This is a thing I've been struggling with - what is the best way of delivering such templates. Is a template generator such as this? Would it be best to copy a baseline repo with all options set? Should we fork that base repo and rebase when the baseline updates?

2 comments

Great question because this has haunted me for over 10 years with cookiecutter. Most of the time I was copy-pasting newer features from running projects back into the template, and then copy-pasting in other running projects.

But Keel is based on copier which has a "pull" based approach. It means unlike cookiecutter where you generate project from template once, you can run `copier update` to update your project with the latest addition to the template. (It takes care of merging based on the initial config that you selected).

It's just running one command `copier update`. Docs here: https://django-keel.readthedocs.io/en/latest/?h=copier+updat...

You don't need to fork it unless you want to make some improvements or build upon the base template itself.

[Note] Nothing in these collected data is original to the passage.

This design comes from an exercise in tuning for small area, a short achievable clock period and few clock cycles per item on the open sky130 flow, not from production work.
The RTL was checked by simulation tests, not by an equivalence proof against the original design.
Power is estimated from default activity; no workload was simulated.

## sorted_list_union_merge
module sorted_list_union_merge
#(
    parameter int DEPTH = slum_pkg::LIST_DEPTH
)
(
    input  logic    clk,
    input  logic    rst_n,
    input  logic    push,
    output logic    full,
    input  logic [33:0] item,
    output logic    empty,
    input  logic    pop,
    output logic [34:0] result
);
For scale: ~1200 flip-flops, roughly 45000 um2 of cells after synthesis.
==> flow/config.mk <==
export PLATFORM = sky130hd
export DESIGN_NAME = sorted_list_union_merge
export DESIGN_NICKNAME = sorted_list_union_merge
export VERILOG_FILES = /design/flow/design.v
export SDC_FILE = /design/flow/constraint.sdc
export NUM_CORES = 4
export LEC_CHECK = 0
export CAP_MARGIN = 20
export CORE_MARGIN = 2
export CORE_UTILIZATION = 45
export CTS_CLUSTER_DIAMETER = 90
export CTS_CLUSTER_SIZE = 28
export SETUP_SLACK_MARGIN = 3.3
export SLEW_MARGIN = 20
export TNS_END_PERCENT = 0
==> flow/constraint.sdc <==
create_clock -name core_clock -period 5.0 [get_ports {clk}]
set_input_delay 1.0000 -clock core_clock [delete_from_list [all_inputs] [get_ports {clk}]]
set_output_delay 1.0000 -clock core_clock [all_outputs]
set_load 0.01 [all_outputs]
run.sh (not shown) runs the stock make flow with config.mk's settings and CLKGATE_MAP_FILE= SYNTH_SCRIPT=/design/flow/synth_recipe.tcl, a recipe that flattens the netlist after the stock synthesis.
The first run passed the timing, design-rule and antenna checks.
Testbench counts at the start, summed over its fixed seeds: cycles 8,656, results 6,673.
Edit:
--- a/flow/config.mk
+++ b/flow/config.mk
@@ -11,5 +11,6 @@
 export CTS_CLUSTER_DIAMETER = 90
 export CTS_CLUSTER_SIZE = 28
-export SETUP_SLACK_MARGIN = 3.3
+export GPL_ROUTABILITY_DRIVEN = 0
+export SETUP_SLACK_MARGIN = 2.9
 export SLEW_MARGIN = 20
 export TNS_END_PERCENT = 0
=>
- synthesized cell count stays the same
- clock power grows by a few percent
- via count increases slightly
- synthesized area does not change
Edit:
--- a/flow/config.mk
+++ b/flow/config.mk
@@ -8,8 +8,7 @@
 export CAP_MARGIN = 20
 export CORE_MARGIN = 2
-export CORE_UTILIZATION = 45
-export CTS_CLUSTER_DIAMETER = 90
-export CTS_CLUSTER_SIZE = 28
-export GPL_ROUTABILITY_DRIVEN = 0
+export CORE_UTILIZATION = 50
+export CTS_CLUSTER_DIAMETER = 80
+export CTS_CLUSTER_SIZE = 24
 export SETUP_SLACK_MARGIN = 2.9
 export SLEW_MARGIN = 20
Die area came out lower by 9.9%.
Combinational power came out lower by about 2%.
Global-route usage came out higher by 2.3 points.
Setup slack degrades by 0.066 ns.
Edit:
--- a/flow/config.mk
+++ b/flow/config.mk
@@ -8,7 +8,7 @@
 export CAP_MARGIN = 20
 export CORE_MARGIN = 2
-export CORE_UTILIZATION = 50
-export CTS_CLUSTER_DIAMETER = 80
-export CTS_CLUSTER_SIZE = 24
+export CORE_UTILIZATION = 45
+export CTS_CLUSTER_DIAMETER = 90
+export CTS_CLUSTER_SIZE = 28
 export SETUP_SLACK_MARGIN = 2.9
 export SLEW_MARGIN = 20
Effect:
- The changed run completed without violations
- sequential cell count is unchanged
- routed wire length goes down by 1.1%
- power goes down by 0.84%
Edit:
--- a/flow/config.mk
+++ b/flow/config.mk
@@ -9,6 +9,6 @@
 export CORE_MARGIN = 2
 export CORE_UTILIZATION = 45
-export CTS_CLUSTER_DIAMETER = 90
-export CTS_CLUSTER_SIZE = 28
+export CTS_CLUSTER_DIAMETER = 80
+export CTS_CLUSTER_SIZE = 24
 export SETUP_SLACK_MARGIN = 2.9
 export SLEW_MARGIN = 20
Result: Clock power is higher by 5.6%; die area does not change; flip-flop and latch count stays the same; design area is higher by about 0.8%.
Edit:
--- a/flow/config.mk
+++ b/flow/config.mk
@@ -8,8 +8,8 @@
 export CAP_MARGIN = 20
 export CORE_MARGIN = 2
-export CORE_UTILIZATION = 45
+export CORE_UTILIZATION = 55
 export CTS_CLUSTER_DIAMETER = 80
 export CTS_CLUSTER_SIZE = 24
 export SETUP_SLACK_MARGIN = 2.9
 export SLEW_MARGIN = 20
-export TNS_END_PERCENT = 0
+export TNS_END_PERCENT = 2
What happened: The new run went through all stages and came out clean; wire length increases by 1.5%; global-route usage went up by 5.6 points; power climbs by 1.3%; clock skew is lower by 0.0037 ns; sequential share of layout area decreases by 0.89 points; synthesized cell count stays the same; core utilization is higher by 12 points.

* * *

sorted_list_union_merge again, from the RTL that the note above started with.
Settings: LEC_CHECK=0, CAP_MARGIN=5, CORE_MARGIN=2, CORE_UTILIZATION=45, CTS_CLUSTER_DIAMETER=80, CTS_CLUSTER_SIZE=24, SETUP_SLACK_MARGIN=2.9, SLEW_MARGIN=5, TNS_END_PERCENT=0; clock period 5.0 ns.
Testbench counts at the start, summed over its fixed seeds: cycles 8,656, results 6,673.
Rerun with:
- CAP_MARGIN: 5 -> 20
- PLACE_DENSITY: unset -> 0.75
- SLEW_MARGIN: 5 -> 20
Effect:
- cell area rises slightly
- routed wire length falls slightly
- non-clock buffer count rises by 28
- power rises slightly
- final cell count rises slightly
- core utilization rises by 0.46 points
- hold slack degrades by 140 ps
- synthesized area is unchanged
- worst setup slack degrades by 140 ps
- via count rises by a few percent
- register-to-register slack degrades by 140 ps

==> afterwards: timing with drivers on the ports <==
The flow's constraints put no driver on any port. The routed layouts listed below were extracted and timed again, unchanged, in two steps. Step 1 (the two cells are an assumption about what drives the block):
set clk [get_ports {clk}]
set_driving_cell -lib_cell sky130_fd_sc_hd__clkbuf_16 $clk
set_driving_cell -lib_cell sky130_fd_sc_hd__buf_2 [delete_from_list [all_inputs] $clk]
Step 2 times the ports against the registers' clock, not the clock port: input delays grow and output delays shrink by t, the midpoint of the rising clock arrivals with the driver on. a / b / c = ideal / step 1 / step 2; a / b = the first two.
run | t (ns) | slack for setup (ns) | latest minus earliest clock arrival (ns)
the first run of note 1 | 0.733 | 2.712 / 2.645 / 1.998 | 0.038 / 0.038
the second run of note 1 | 0.737 | 2.679 / 2.664 / 1.927 | 0.064 / 0.064
the third run of note 1 | 0.725 | 2.613 / 2.613 / 1.977 | 0.028 / 0.028
the fourth run of note 1 | 0.733 | 2.712 / 2.645 / 1.998 | 0.038 / 0.038
the fifth run of note 1 | 0.728 | 2.703 / 2.661 / 2.011 | 0.045 / 0.045
the sixth run of note 1 | 0.714 | 2.648 / 2.648 / 1.990 | 0.044 / 0.045
the first run of note 2 | 0.728 | 2.703 / 2.661 / 2.011 | 0.045 / 0.045
the second run of note 2 | 0.716 | 2.566 / 2.531 / 1.815 | 0.058 / 0.058
After both steps every run listed still meets setup and hold. The setup slack of the second run of note 1, which loses most, moves by -0.015 ns with the drivers and by -0.752 ns with both steps.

The fork approach came up at work - because all projects have a lot of boilerplate in common (Terraform, K8s configs, secrets, etc) that can receive improvements upstream from the ops team and it'd be nice if the improvements were easy to apply.

The `copier` thing is nice. I'll sure try it on my next Django project.

Definitely, if you find anything that can be improved (even if "docs are not super-clear here), please feel free to raise a PR or report it as an issue.